To follow through with President Obama’s all-of-the-above energy
strategy to expand domestic energy production, the U.S.
Department of the Interior announced that the upcoming Central
Gulf of Mexico Lease Sale 227 will offer 38.6 million acres
offshore Louisiana, Mississippi and Alabama for oil and gas
exploration and development. …

“The Obama Administration is fully committed to developing our
domestic energy resources to create jobs, foster economic
opportunities, and reduce America’s dependence on foreign oil,”
said Secretary of the Interior Ken Salazar in a released
statement. “Exploration and development of the Gulf of Mexico’s
vital energy resources will continue to help power our nation
and drive our economy.”

Why is this not news?

Lease sales just like this one have occurred nearly every single
year since the current area-wide leasing scheme was put in place
by President Reagan’s Interior Secretary, James Watt, in 1982.
(I say “nearly” because the Obama Administration cancelled
regularly-scheduled offshore lease sales in a regulatory
overreaction to the BP oil spill in 2010.)

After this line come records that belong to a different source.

### config.mk
export PLATFORM = sky130hd
export DESIGN_NAME = trap_entry_seq
export DESIGN_NICKNAME = d
export VERILOG_FILES = /design/src/rtl/trap_entry_pkg.sv /design/src/rtl/trap_entry_ctrl.sv /design/src/rtl/trap_entry_dp.sv /design/src/rtl/trap_entry_seq.sv
export SDC_FILE = /design/constraint.sdc
export NUM_CORES = 1
export LEC_CHECK = 0
export BUFFER_PORTS_ARGS = -buffer_cell sky130_fd_sc_hd__buf_4
export CORE_MARGIN = 8
export CORE_UTILIZATION = 48
export CTS_BUF_LIST = sky130_fd_sc_hd__clkbuf_4 sky130_fd_sc_hd__clkbuf_8
export DETAILED_ROUTE_END_ITERATION = 12
export PLACE_DENSITY = 0.84
export SLEW_MARGIN = 5
export SYNTH_ARGS = -nofsm -noshare
export SYNTH_HDL_FRONTEND = slang
export SYNTH_SLANG_ARGS = --single-unit
### constraint.sdc
create_clock -name clk -period 1.94 [get_ports clk]
set_clock_uncertainty 0.1 [all_clocks]
set_input_delay 0.388 -clock clk [delete_from_list [all_inputs] [get_ports clk]]
set_output_delay 0.388 -clock clk [all_outputs]
set_load 0.05 [all_outputs]
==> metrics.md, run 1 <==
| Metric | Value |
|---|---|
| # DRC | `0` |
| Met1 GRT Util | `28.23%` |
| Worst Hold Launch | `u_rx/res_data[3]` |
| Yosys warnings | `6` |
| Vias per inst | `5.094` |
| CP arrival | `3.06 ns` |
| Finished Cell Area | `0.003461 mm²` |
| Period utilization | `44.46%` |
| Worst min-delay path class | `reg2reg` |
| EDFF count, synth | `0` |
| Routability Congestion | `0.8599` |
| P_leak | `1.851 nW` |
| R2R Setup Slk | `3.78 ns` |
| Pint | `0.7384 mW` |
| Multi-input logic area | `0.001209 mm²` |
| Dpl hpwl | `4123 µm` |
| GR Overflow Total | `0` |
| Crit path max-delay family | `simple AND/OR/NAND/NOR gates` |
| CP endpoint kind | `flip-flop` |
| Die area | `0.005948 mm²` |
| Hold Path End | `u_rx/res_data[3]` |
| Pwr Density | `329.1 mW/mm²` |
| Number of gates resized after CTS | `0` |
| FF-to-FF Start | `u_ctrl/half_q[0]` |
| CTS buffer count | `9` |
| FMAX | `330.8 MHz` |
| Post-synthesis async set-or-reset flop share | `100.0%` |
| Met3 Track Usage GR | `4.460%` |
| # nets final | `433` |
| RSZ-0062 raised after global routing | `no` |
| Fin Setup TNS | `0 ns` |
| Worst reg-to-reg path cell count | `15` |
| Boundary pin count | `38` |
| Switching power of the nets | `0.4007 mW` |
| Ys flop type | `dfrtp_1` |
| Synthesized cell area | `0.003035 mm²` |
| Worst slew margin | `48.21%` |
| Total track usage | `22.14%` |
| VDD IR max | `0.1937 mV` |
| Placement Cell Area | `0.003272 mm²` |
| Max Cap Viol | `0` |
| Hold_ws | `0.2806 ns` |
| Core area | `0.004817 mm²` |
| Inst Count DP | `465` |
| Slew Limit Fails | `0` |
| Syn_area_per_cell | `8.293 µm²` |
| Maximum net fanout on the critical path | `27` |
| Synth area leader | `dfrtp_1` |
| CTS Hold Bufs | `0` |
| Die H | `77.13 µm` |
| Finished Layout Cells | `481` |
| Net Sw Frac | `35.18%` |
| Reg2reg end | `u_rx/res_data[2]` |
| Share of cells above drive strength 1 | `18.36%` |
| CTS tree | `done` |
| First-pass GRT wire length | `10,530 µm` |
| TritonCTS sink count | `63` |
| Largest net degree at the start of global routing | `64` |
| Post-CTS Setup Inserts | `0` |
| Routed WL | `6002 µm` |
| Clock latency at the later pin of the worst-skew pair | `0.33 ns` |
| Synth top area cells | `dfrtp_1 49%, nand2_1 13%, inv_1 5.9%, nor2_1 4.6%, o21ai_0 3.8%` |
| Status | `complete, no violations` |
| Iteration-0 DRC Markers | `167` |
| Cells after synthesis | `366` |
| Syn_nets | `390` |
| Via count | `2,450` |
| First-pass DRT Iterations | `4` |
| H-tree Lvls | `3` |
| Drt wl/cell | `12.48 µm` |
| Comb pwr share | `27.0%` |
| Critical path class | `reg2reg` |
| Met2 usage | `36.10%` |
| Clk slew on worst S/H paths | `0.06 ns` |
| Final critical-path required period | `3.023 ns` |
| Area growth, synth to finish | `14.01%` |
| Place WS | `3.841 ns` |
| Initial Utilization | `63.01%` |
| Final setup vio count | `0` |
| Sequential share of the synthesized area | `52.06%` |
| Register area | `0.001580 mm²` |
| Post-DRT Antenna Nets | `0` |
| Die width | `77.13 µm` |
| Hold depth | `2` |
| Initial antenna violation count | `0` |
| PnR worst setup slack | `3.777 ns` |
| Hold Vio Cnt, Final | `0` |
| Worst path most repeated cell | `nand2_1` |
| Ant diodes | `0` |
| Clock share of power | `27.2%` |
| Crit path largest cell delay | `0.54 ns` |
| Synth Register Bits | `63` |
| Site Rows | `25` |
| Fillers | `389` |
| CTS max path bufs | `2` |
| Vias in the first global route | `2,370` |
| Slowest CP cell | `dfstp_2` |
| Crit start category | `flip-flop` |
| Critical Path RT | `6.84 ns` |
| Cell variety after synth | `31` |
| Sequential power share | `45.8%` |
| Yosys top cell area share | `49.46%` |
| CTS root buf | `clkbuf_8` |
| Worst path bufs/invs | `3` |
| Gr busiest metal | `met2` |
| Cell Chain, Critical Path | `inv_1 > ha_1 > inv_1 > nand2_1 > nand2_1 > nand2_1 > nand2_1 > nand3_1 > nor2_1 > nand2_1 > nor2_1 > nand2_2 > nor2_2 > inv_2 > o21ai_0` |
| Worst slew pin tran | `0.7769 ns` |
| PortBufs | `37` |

That means that virtually every single acre of the 38.6 million
offered has been available before. Some of them have been
available every year for 30 years and have never received a bid.

Other blocks have been leased before, but never drilled. The
leases expired after their “primary term” of five to ten years.

Some others have been leased, only to have dry holes drilled on
them.

Still others may have been successfully drilled and produced to
depletion.

Interior likes to tout the statistical estimate of reserves it
says may be discovered on the available leases: 1 billion
barrels of oil and 4 trillion cubic feet of gas. They also like
to beat up the oil and gas industry for not drilling the leases
they already have in inventory.

Here is the way offshore leasing works: the offshore area is
subdivided into “blocks”. A typical block is square, roughly 3
miles by 3 miles. Any currently-leased blocks are unavailable
for leasing at the upcoming sale.

Interior, through the Bureau of Ocean Energy Management (BOEM)
establishes bidding rules for each block. Currently, the royalty
due on production is 18.75% of value, and the minimum acceptable
bid is $25 per acre. Thus for about $150,000, an operator can
own the exclusive right (but not the obligation) to explore for
hydrocarbons for the term of the lease.

Interior can and does set higher values for leases which have
strong hydrocarbon potential based on seismic indications or
nearby drilling activity. Those higher values are not published,
so if none of the sealed bids for one of these prime leases
exceeds its assessed value, all the bids on that block are
rejected.

Some highly prospective blocks receive bids from multiple
operators. High bids for these blocks run to seven, eight, or
sometimes even nine figures. The vast majority of blocks,
however, receive a single bid, often at or near the $25/acre
minimum value.

So why would anyone want to own a block with little demonstrable
exploration value? Remember that a lease is an option, not an
obligation to drill. Over the term of the lease, economic
conditions can change dramatically. Prices received for oil and
gas may increase. Nearby developments or new technologies may
make a marginal accumulation feasible to develop.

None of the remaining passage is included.